Before Ricky Romero could address his pitching mechanics, he had to deal with his anger -- a daunting task for a former MLB all-star who was demoted by the Toronto Blue Jays to the minor leagues this spring.

Before Ricky Romero could address his pitching mechanics, he had to deal with his anger — a daunting task for a former MLB all-star who was demoted by the Toronto Blue Jays to the minor leagues this spring.

“At the beginning it’s tough to realize what it is that I really need to work on,” Romero said. “It took me a couple days — I had so much anger and so much disappointment and stuff like that because I took care of myself so good in the off-season to be ready for spring training that I was disappointed in myself.”

Romero debuted Friday against the Seattle Mariners, cruising through three innings before encountering some mechanical issues and apparently minor injuries in the fourth.

He dealt with a callus on his pitching hand before getting hit on the left forearm with a batted ball. After the game both Romero and manager John Gibbons expressed optimism that the injuries would not prevent Romero from making his next start.

The next time Romero takes the mound, he expects better results. He certainly won’t be as wired for start number two as he was for his 2013 debut.

“It almost felt like I was a rookie all over again,” Romero said. “Trying to take it all in and then trying to calm myself down. Sleeping (Thursday) night I was just so anxious and I got in a little later than I expected. So like I said I’m just looking forward to getting my feet back on the ground and getting back into that routine and working.”

Pitching instructor Dane Johnson said before Romero’s start that the left-hander’s newly-established routines will help him succeed at the MLB level.

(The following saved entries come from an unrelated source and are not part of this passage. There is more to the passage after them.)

## src/ctcp_regs.svh

```systemverilog
`ifndef CTCP_REGS_SVH
`define CTCP_REGS_SVH

// register byte offsets on the apb bus
`define CTCP_OFS_CTRL0 8'h00
`define CTCP_OFS_CTRL1 8'h04
`define CTCP_OFS_CNT_LO 8'h08
`define CTCP_OFS_CNT_HI 8'h0C
`define CTCP_OFS_CMPA_LO 8'h10
`define CTCP_OFS_CMPA_HI 8'h14
`define CTCP_OFS_FLAGS 8'h18

// field positions
`define CTCP_FLAG_A_BIT 0
`define CTCP_FLAG_P_BIT 1
`define CTCP_HI_BYTE_W 2

// reset values
`define CTCP_CTRL0_RST 8'h00
`define CTCP_CTRL1_RST 8'h00
`define CTCP_CMPA_RST 10'h000
`define CTCP_CNT_RST 10'h000

// timing counts, in timer clocks
`define CTCP_CNT_MAX 10'h3FF
`define CTCP_FULL_LEN 11'h400

`endif

```

## src/ctcp_pkg.sv

```systemverilog
package ctcp_pkg;

  // operating mode field encodings
  typedef enum logic [1:0] {
    CTCP_MODE_CMP = 2'h0,
    CTCP_MODE_UNDEF = 2'h1,
    CTCP_MODE_PWM = 2'h2,
    CTCP_MODE_TMR = 2'h3
  } ctcp_mode_t;

  // first control byte: spare holds pause and clock-select storage only
  typedef struct packed {
    logic [3:0] spare;
    logic timer_enable_bit;
    logic [2:0] period_code;
  } ctcp_ctrl0_t;

  // second control byte
  typedef struct packed {
    ctcp_mode_t mode;
    logic [1:0] pin_action;
    logic output_control_bit;
    logic output_invert_bit;
    logic period_duty_swap_bit;
    logic clear_select_bit;
  } ctcp_ctrl1_t;

endpackage : ctcp_pkg

```

## src/ctcp_timer.sv

```systemverilog
// Functional notes
// - invert bit flips the output pin; no effect in timer/counter mode
// - pwm swap bit picks which comparator sets period and which duty
// - clear-select 1 clears on A match, 0 on P match or overflow
// - overflow clearing only with period code zero and clear-select 0, or swap 0 in pwm
// - pwm mode ignores clear-select; swap bit alone picks clear source
// - 10-bit counter readable as low byte and two-bit high byte
// - 10-bit compare A value read/write as low and high bytes
// - unused high byte bits 7 to 2 always read zero
// - mode field: 00 compare output, 11 timer/counter, 10 pwm
// - compare mode with clear-select 0 raises both match flags
// - outside pwm mode, clear-select 1 raises only the A flag, never P
// - compare A zero: no A match or flag; with A as clear source the counter wraps at 3FF
// - compare mode pin changes only on A match, not P
// - enable rise loads pin initial level; action 00 leaves pin alone
// - timer/counter mode counts like compare mode, pin not driven
// - pwm: one comparator clears period, other sets duty, both flag
// - swap 0: period from code in 128 steps, 000 gives 1024
// - duty at or above period holds output active all period
// - swap 1: period from compare A, duty from code steps
// - pwm: output-control picks polarity, action enables or forces pin
// - pwm counting continues while pin is forced by action 00 or 01
// - pwm action: 00 inactive, 01 active, 10 waveform, 11 undefined
// - enable rise zeroes counter; enable fall freezes it
// - period code compares only against counter bits 9 to 7
`timescale 1ns/1ps
`include "ctcp_regs.svh"

module ctcp_timer
  import ctcp_pkg::*;
(
  // clock and reset
  input wire logic i_sys_clk,
  input wire logic i_nrst,
  // apb slave
  input wire logic i_psel,
  input wire logic i_penable,
  input wire logic i_pwrite,
  input wire logic [7:0] i_paddr,
  input wire logic [31:0] i_pwdata,
  input wire logic [3:0] i_pstrb,
  output logic [31:0] o_prdata,
  output logic o_pready,
  output logic o_pslverr,
  // timer clock, one-cycle tick from the clock selector
  input wire logic i_timer_tick,
  // output pin
  output logic o_timer_output_pin,
  output logic o_timer_output_pin_oe,
  // match events
  output logic o_compare_a_match,
  output logic o_compare_p_match
);

  // reset release through two flops
  logic rst_meta;
  logic rst_n;
  always_ff @(posedge i_sys_clk or negedge i_nrst) begin
    if (!i_nrst) begin
      rst_meta <= 1'b0;
      rst_n <= 1'b0;
    end else begin
      rst_meta <= 1'b1;
      rst_n <= rst_meta;
    end
  end

  // state
  ctcp_ctrl0_t ctrl0;
  ctcp_ctrl1_t ctrl1;
  logic [9:0] cnt;
  logic [9:0] cmpa;
  logic en_q;
  logic pin_lvl;
  logic flag_a;
  logic flag_p;
  logic [31:0] prdata;
  logic pin_out;
  logic pin_oe;
  logic a_pulse;
  logic p_pulse;

  // next values
  ctcp_ctrl0_t next_ctrl0;
  ctcp_ctrl1_t next_ctrl1;
  logic [9:0] next_cnt;
  logic [9:0] next_cmpa;
  logic next_en_q;
  logic next_pin_lvl;
  logic next_flag_a;
  logic next_flag_p;
  logic [31:0] next_prdata;
  logic next_pin_out;
  logic next_pin_oe;

  // decode helpers
  logic wr;
  logic rd_setup;
  logic addr_ok;
  logic is_pwm;
  logic is_cmp;
  logic pin_used;
  logic en_rise;
  logic run;
  logic [9:0] cnt_inc;
  logic code_zero;
  logic a_hit;
  logic p_hit;
  logic clear_on_a;
  logic clr;
  logic set_p;
  logic [10:0] code_len;
  logic [10:0] cmpa_len;
  logic [10:0] duty_len;
  logic [10:0] period_len;
  logic pwm_active;
  logic pwm_lvl;
  logic out_lvl;

  // bus decode; zero wait states, so ready is simply high
  always_comb begin
    wr = i_psel & i_penable & i_pwrite;
    rd_setup = i_psel & ~i_penable & ~i_pwrite;
    unique case (i_paddr)
      `CTCP_OFS_CTRL0, `CTCP_OFS_CTRL1, `CTCP_OFS_CNT_LO, `CTCP_OFS_CNT_HI,
      `CTCP_OFS_CMPA_LO, `CTCP_OFS_CMPA_HI, `CTCP_OFS_FLAGS: addr_ok = 1'b1;
      default: addr_ok = 1'b0;
    endcase
  end

  assign o_pready = 1'b1;
  assign o_pslverr = i_psel & i_penable & ~addr_ok;

  // counter and comparators
  always_comb begin
    is_pwm = (ctrl1.mode == CTCP_MODE_PWM);
    is_cmp = (ctrl1.mode == CTCP_MODE_CMP);
    pin_used = is_pwm | is_cmp;
    en_rise = ctrl0.timer_enable_bit & ~en_q;
    // counting only once the enable edge has been seen, so the zeroing wins
    run = ctrl0.timer_enable_bit & en_q & i_timer_tick;
    cnt_inc = cnt + 10'h001;
    code_zero = (ctrl0.period_code == 3'h0);
    // matches are judged on the value the tick would produce
    a_hit = run & (cmpa != 10'h000) & (cnt_inc == cmpa);
    if (code_zero) begin
      p_hit = run & (cnt == `CTCP_CNT_MAX);
    end else begin
      p_hit = run & (cnt_inc[9:7] == ctrl0.period_code)
              & (cnt[9:7] != ctrl0.period_code);
    end
    clear_on_a = is_pwm ? ctrl1.period_duty_swap_bit : ctrl1.clear_select_bit;
    clr = clear_on_a ? a_hit : p_hit;
    set_p = p_hit & (is_pwm | ~ctrl1.clear_select_bit);
    next_en_q = ctrl0.timer_enable_bit;
    if (en_rise) begin
      next_cnt = `CTCP_CNT_RST;
    end else if (run) begin
      next_cnt = clr ? `CTCP_CNT_RST : cnt_inc;
    end else begin
      next_cnt = cnt;
    end
  end

  // pwm waveform; lengths are one bit wider so 1024 fits
  always_comb begin
    code_len = code_zero ? `CTCP_FULL_LEN : {1'b0, ctrl0.period_code, 7'h00};
    cmpa_len = (cmpa == 10'h000) ? `CTCP_FULL_LEN : {1'b0, cmpa};
    duty_len = ctrl1.period_duty_swap_bit ? code_len : {1'b0, cmpa};
    period_len = ctrl1.period_duty_swap_bit ? cmpa_len : code_len;
    // counter never reaches the period, so duty at or above it stays active
    pwm_active = ({1'b0, cnt} < duty_len);
    unique case (ctrl1.pin_action)
      2'h1: pwm_lvl = ctrl1.output_control_bit;
      2'h2: pwm_lvl = pwm_active ? ctrl1.output_control_bit
                                 : ~ctrl1.output_control_bit;
      default: pwm_lvl = ~ctrl1.output_control_bit;
    endcase
  end

  // compare-mode pin level and pin drive
  always_comb begin
    next_pin_lvl = pin_lvl;
    if (en_rise) begin
      next_pin_lvl = ctrl1.output_control_bit;
    end else if (is_cmp & a_hit) begin
      unique case (ctrl1.pin_action)
        2'h1: next_pin_lvl = 1'b0;
        2'h2: next_pin_lvl = 1'b1;
        2'h3: next_pin_lvl = ~pin_lvl;
        default: next_pin_lvl = pin_lvl;
      endcase
    end
    out_lvl = is_pwm ? pwm_lvl : pin_lvl;
    next_pin_out = pin_used & (out_lvl ^ ctrl1.output_invert_bit);
    next_pin_oe = pin_used;
  end

  // register writes and flag updates; a set beats a same-cycle clear
  always_comb begin
    next_ctrl0 = ctrl0;
    next_ctrl1 = ctrl1;
    next_cmpa = cmpa;
    next_flag_a = flag_a;
    next_flag_p = flag_p;
    if (wr & i_pstrb[0]) begin
      unique case (i_paddr)
        `CTCP_OFS_CTRL0: next_ctrl0 = ctcp_ctrl0_t'(i_pwdata[7:0]);
        `CTCP_OFS_CTRL1: next_ctrl1 = ctcp_ctrl1_t'(i_pwdata[7:0]);
        `CTCP_OFS_CMPA_LO: next_cmpa[7:0] = i_pwdata[7:0];
        `CTCP_OFS_CMPA_HI: next_cmpa[9:8] = i_pwdata[1:0];
        `CTCP_OFS_FLAGS: begin
          if (i_pwdata[`CTCP_FLAG_A_BIT]) next_flag_a = 1'b0;
          if (i_pwdata[`CTCP_FLAG_P_BIT]) next_flag_p = 1'b0;
        end
        default: next_ctrl0 = ctrl0;
      endcase
    end
    if (a_hit) next_flag_a = 1'b1;
    if (set_p) next_flag_p = 1'b1;
  end

  // read data captured in the setup cycle, shown in the access cycle
  always_comb begin
    next_prdata = prdata;
    if (rd_setup) begin
      unique case (i_paddr)
        `CTCP_OFS_CTRL0: next_prdata = {24'h000000, ctrl0};
        `CTCP_OFS_CTRL1: next_prdata = {24'h000000, ctrl1};
        `CTCP_OFS_CNT_LO: next_prdata = {24'h000000, cnt[7:0]};
        `CTCP_OFS_CNT_HI: next_prdata = {30'h00000000, cnt[9:8]};
        `CTCP_OFS_CMPA_LO: next_prdata = {24'h000000, cmpa[7:0]};
        `CTCP_OFS_CMPA_HI: next_prdata = {30'h00000000, cmpa[9:8]};
        `CTCP_OFS_FLAGS: next_prdata = {30'h00000000, flag_p, flag_a};
        default: next_prdata = 32'h00000000;
      endcase
    end
  end

  // all state registers
  always_ff @(posedge i_sys_clk or negedge rst_n) begin
    if (!rst_n) begin
      ctrl0 <= ctcp_ctrl0_t'(`CTCP_CTRL0_RST);
      ctrl1 <= ctcp_ctrl1_t'(`CTCP_CTRL1_RST);
      cnt <= `CTCP_CNT_RST;
      cmpa <= `CTCP_CMPA_RST;
      en_q <= 1'b0;
      pin_lvl <= 1'b0;
      flag_a <= 1'b0;
      flag_p <= 1'b0;
      prdata <= 32'h00000000;
      pin_out <= 1'b0;
      pin_oe <= 1'b0;
      a_pulse <= 1'b0;
      p_pulse <= 1'b0;
    end else begin
      ctrl0 <= next_ctrl0;
      ctrl1 <= next_ctrl1;
      cnt <= next_cnt;
      cmpa <= next_cmpa;
      en_q <= next_en_q;
      pin_lvl <= next_pin_lvl;
      flag_a <= next_flag_a;
      flag_p <= next_flag_p;
      prdata <= next_prdata;
      pin_out <= next_pin_out;
      pin_oe <= next_pin_oe;
      a_pulse <= a_hit;
      p_pulse <= set_p;
    end
  end

  assign o_prdata = prdata;
  assign o_timer_output_pin = pin_out;
  assign o_timer_output_pin_oe = pin_oe;
  assign o_compare_a_match = a_pulse;
  assign o_compare_p_match = p_pulse;
endmodule : ctcp_timer

```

Johnson worked closely with Romero over the course of the last month to refine his delivery and create new habits.

In order to establish those routines, Johnson and Romero looked at old video footage of he left-hander. Then they progressed to the field, starting with the basics.

“Everything came from learning how to play catch again,” Romero said. “Playing catch the right way and attention to detail and all of that stuff. Taking playing catch into the bullpen and stuff like that. It took a little longer than I expected, but in end I was happy with where I was going.”

Even at the minor league level. In fact, Romero said his experience back in the minor leagues opened his eyes in some ways.

“At first it’s tough to be down there in the minors and surrounded in a different atmosphere than you’re used to,” he said. “You’re there by yourself, you don’t know a lot about other guys, the kids that are out there grinding trying to make a short season team, a high A-team, whatever it is. I think my biggest goal was to be a good role model and talk to them whenever I had a chance to, so I felt like I was able to do that.”

First, Romero had to apply himself to Johnson’s plan, something that’s easier said than done for an accomplished pitcher still getting over the initial anger that accompanied his demotion.

“From day one Dane told me ‘either you’re going to commit to this or you’re not, and if you don’t who knows what’s going to happen with you.’ When he told me that — when he tracked me down and told me that it’s just time to work, and that’s what I did,” Romero said.

As Romero and Johnson worked on pitching mechanics in Florida, the Blue Jays struggled despite their aggressive off-season moves. Romero followed the team’s progress, but didn’t end up seeing most games.

“I don’t think I watched very many because one I didn’t have the MLB package at home and it’s kind of tough to watch the team on TV and you’re kind of stuck out there,” he said. “After I was done with practice, it was a long eight or nine hours just sitting there, gathering my thoughts at home and you’d catch it here and there.”

While Romero’s time in the minor leagues was productive, he’s relieved it’s over. He still considers himself an MLB pitcher, and re-working his delivery far from Toronto wasn’t easy.

“It kind of wears on you being down there,” Romero said. “You’re away from your team — your family — the guys that you’re around year-round. It teaches you a lot as a man, as a person and as a baseball player. It’s not the end of the world with these things. Obviously I’m a competitor and I want to win so hopefully we get on a roll.”